Bila perkara ini dibiarkan, lanjut Aziz, ini akan menjadi preseden buruk bagi penegakkan hukum di Indonesia ke depannya. Sebab bila ada pelaku kriminal, seperti pengedar narkoba, maling, copet, begal atau perampok yang melakukan tindak kejahatan, lalu tertangkap tangan, pelaku kriminal itu bisa menuntut balik dengan pasal karet dengan dalih perbuatan tidak menyenangkan, persekusi, pemaksaan, pengancaman dan lain-lain.

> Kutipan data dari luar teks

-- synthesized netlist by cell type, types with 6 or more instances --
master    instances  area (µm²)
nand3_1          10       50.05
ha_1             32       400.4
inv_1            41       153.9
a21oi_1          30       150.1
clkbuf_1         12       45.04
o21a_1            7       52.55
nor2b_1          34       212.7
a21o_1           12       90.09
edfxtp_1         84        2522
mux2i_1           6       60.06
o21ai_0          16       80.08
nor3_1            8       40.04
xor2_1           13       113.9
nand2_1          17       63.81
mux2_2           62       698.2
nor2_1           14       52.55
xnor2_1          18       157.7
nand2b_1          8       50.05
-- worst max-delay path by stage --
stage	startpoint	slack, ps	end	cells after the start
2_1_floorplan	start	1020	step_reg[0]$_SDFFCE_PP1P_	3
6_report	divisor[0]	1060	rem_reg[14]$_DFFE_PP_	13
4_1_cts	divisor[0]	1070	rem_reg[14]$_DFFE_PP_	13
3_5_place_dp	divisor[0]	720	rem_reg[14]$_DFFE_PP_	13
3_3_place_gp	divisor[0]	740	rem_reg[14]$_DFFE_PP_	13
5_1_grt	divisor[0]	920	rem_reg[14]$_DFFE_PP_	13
[src/rtl/rme_datapath.sv]
// Datapath: register file, data memory, ALU, divider and result register.
// Depends on rme_pkg, rme_out_if and rme_div.
module rme_datapath #(
  parameter int NUM_REGS  = 16,
  parameter int MEM_WORDS = 32
) (
  input  logic                 clk,
  input  logic                 rst_n,
  input  rme_pkg::rme_instr_t  instr,
  input  rme_pkg::rme_cmd_t    cmd,
  output rme_pkg::rme_status_t status,
  rme_out_if.source            out_chan
);

  localparam int REG_AW = $clog2(NUM_REGS);
  localparam int MEM_AW = $clog2(MEM_WORDS);
  localparam int CLR_N  = (NUM_REGS > MEM_WORDS) ? NUM_REGS : MEM_WORDS;
  localparam int CLR_W  = $clog2(CLR_N);

  logic [31:0] rf  [NUM_REGS];
  logic [31:0] mem [MEM_WORDS];

  logic [CLR_W-1:0]  clr_idx_r;
  logic              clr_reg_ok;
  logic              clr_mem_ok;

  logic [REG_AW-1:0] ra_idx, rb_idx, rd_idx;
  logic [MEM_AW-1:0] addr_idx;

  logic [3:0]        op_r;
  logic [REG_AW-1:0] rd_idx_r;
  logic              rd_ok_r, ra_ok_r, rb_ok_r;
  logic [MEM_AW-1:0] addr_idx_r;
  logic              addr_ok_r;
  logic [31:0]       imm_r;
  logic [15:0]       target_r;
  logic [15:0]       line_r;
  logic [31:0]       rda_r, rdb_r, mrd_r;

  logic [31:0] opa, opb;
  logic [31:0] alu_res;
  logic        alu_we;
  logic [31:0] wdata;
  logic [31:0] div_q;
  logic        div_done;
  logic [15:0] next_line;

  logic        out_valid_r, out_valid_nxt;
  logic [15:0] out_next_r;
  logic        out_back_r;
  logic        out_printed_r;
  logic [31:0] out_pval_r;

  assign ra_idx   = REG_AW'(instr.src_reg_a);
  assign rb_idx   = REG_AW'(instr.src_reg_b);
  assign rd_idx   = REG_AW'(instr.dest_reg);
  assign addr_idx = MEM_AW'(instr.mem_addr);

  assign clr_reg_ok = ({1'b0, clr_idx_r} < (CLR_W + 1)'(NUM_REGS));
  assign clr_mem_ok = ({1'b0, clr_idx_r} < (CLR_W + 1)'(MEM_WORDS));

  always_ff @(posedge clk) begin
    if (!rst_n) begin
      clr_idx_r <= '0;
    end else if (cmd.clear && !status.clear_last) begin
      clr_idx_r <= clr_idx_r + CLR_W'(1);
    end
  end

  always_ff @(posedge clk) begin
    if (cmd.capture) begin
      op_r       <= instr.operation;
      rd_idx_r   <= rd_idx;
      rd_ok_r    <= (int'(instr.dest_reg) < NUM_REGS);
      ra_ok_r    <= (int'(instr.src_reg_a) < NUM_REGS);
      rb_ok_r    <= (int'(instr.src_reg_b) < NUM_REGS);
      addr_idx_r <= addr_idx;
      addr_ok_r  <= (int'(instr.mem_addr) < MEM_WORDS);
      imm_r      <= instr.immediate;
      target_r   <= instr.jump_target;
      line_r     <= instr.line_number;
    end
  end

  always_ff @(posedge clk) begin
    if (cmd.clear && clr_reg_ok) begin
      rf[clr_idx_r[REG_AW-1:0]] <= '0;
    end else if (cmd.retire && alu_we && rd_ok_r) begin
      rf[rd_idx_r] <= wdata;
    end
    if (cmd.capture) begin
      rda_r <= rf[ra_idx];
      rdb_r <= rf[rb_idx];
    end
  end

  always_ff @(posedge clk) begin
    if (cmd.clear && clr_mem_ok) begin
      mem[clr_idx_r[MEM_AW-1:0]] <= '0;
    end else if (cmd.retire && op_r == rme_pkg::OP_STORE && addr_ok_r) begin
      mem[addr_idx_r] <= opa;
    end
    if (cmd.capture) begin
      mrd_r <= mem[addr_idx];
    end
  end

  assign opa = ra_ok_r ? rda_r : 32'd0;
  assign opb = rb_ok_r ? rdb_r : 32'd0;

  rme_div u_div (
    .clk      (clk),
    .rst_n    (rst_n),
    .start    (cmd.div_start),
    .dividend (opa),
    .divisor  (opb),
    .done     (div_done),
    .quotient (div_q)
  );

  always_comb begin
    alu_res = '0;
    alu_we  = 1'b0;
    case (op_r)
      rme_pkg::OP_ADD: begin alu_res = opa + opb; alu_we = 1'b1; end
      rme_pkg::OP_MUL: begin alu_res = opa * opb; alu_we = 1'b1; end
      rme_pkg::OP_SUB: begin alu_res = opa - opb; alu_we = 1'b1; end
      rme_pkg::OP_DIV: begin alu_res = div_q; alu_we = 1'b1; end
      rme_pkg::OP_MOV: begin alu_res = opa; alu_we = 1'b1; end
      rme_pkg::OP_LDI: begin alu_res = imm_r; alu_we = 1'b1; end
      rme_pkg::OP_LT: begin
        alu_res = {31'd0, $signed(opa) < $signed(opb)};
        alu_we  = 1'b1;
      end
      rme_pkg::OP_GT: begin
        alu_res = {31'd0, $signed(opa) > $signed(opb)};
        alu_we  = 1'b1;
      end
      rme_pkg::OP_EQ: begin alu_res = {31'd0, opa == opb}; alu_we = 1'b1; end
      rme_pkg::OP_LOAD: begin
        alu_res = addr_ok_r ? mrd_r : 32'd0;
        alu_we  = 1'b1;
      end
      default: begin
        alu_res = '0;
        alu_we  = 1'b0;
      end
    endcase
  end

  assign wdata = alu_res;

  always_comb begin
    next_line = line_r + 16'd1;
    if (op_r == rme_pkg::OP_JMP || (op_r == rme_pkg::OP_JZ && opa == 32'd0)) begin
      next_line = target_r;
    end
  end

  always_comb begin
    out_valid_nxt = out_valid_r;
    if (out_valid_r && out_chan.ready) out_valid_nxt = 1'b0;
    if (cmd.retire) out_valid_nxt = 1'b1;
  end

  always_ff @(posedge clk) begin
    if (!rst_n) begin
      out_valid_r <= 1'b0;
    end else begin
      out_valid_r <= out_valid_nxt;
    end
  end

  always_ff @(posedge clk) begin
    if (cmd.retire) begin
      out_next_r    <= next_line;
      out_back_r    <= (next_line <= line_r);
      out_printed_r <= (op_r == rme_pkg::OP_PRINT);
      out_pval_r    <= (op_r == rme_pkg::OP_PRINT) ? opa : 32'd0;
    end
  end

  assign out_chan.valid       = out_valid_r;
  assign out_chan.next_line   = out_next_r;
  assign out_chan.goes_back   = out_back_r;
  assign out_chan.printed     = out_printed_r;
  assign out_chan.print_value = out_pval_r;

  assign status.clear_last = (clr_idx_r == CLR_W'(CLR_N - 1));
  assign status.is_div     = (op_r == rme_pkg::OP_DIV);
  assign status.div_done   = div_done;
  assign status.out_free   = !out_valid_r || out_chan.ready;

endmodule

“Fitnah yg keji, polisi jauh lebih mendengarkan 2 penjual obat beserta 1 pemiliknya drpd masyarakat umum yang ada disitu sebanyak sekitar 20 orang yang nyata sudah membuktikan ada peredaran tanpa ijin berbagai jenis kategori golongan G dan juga berbagai obat kadaluarsa yg membahayakan masyarakat,” tukasnya.(kl/kb)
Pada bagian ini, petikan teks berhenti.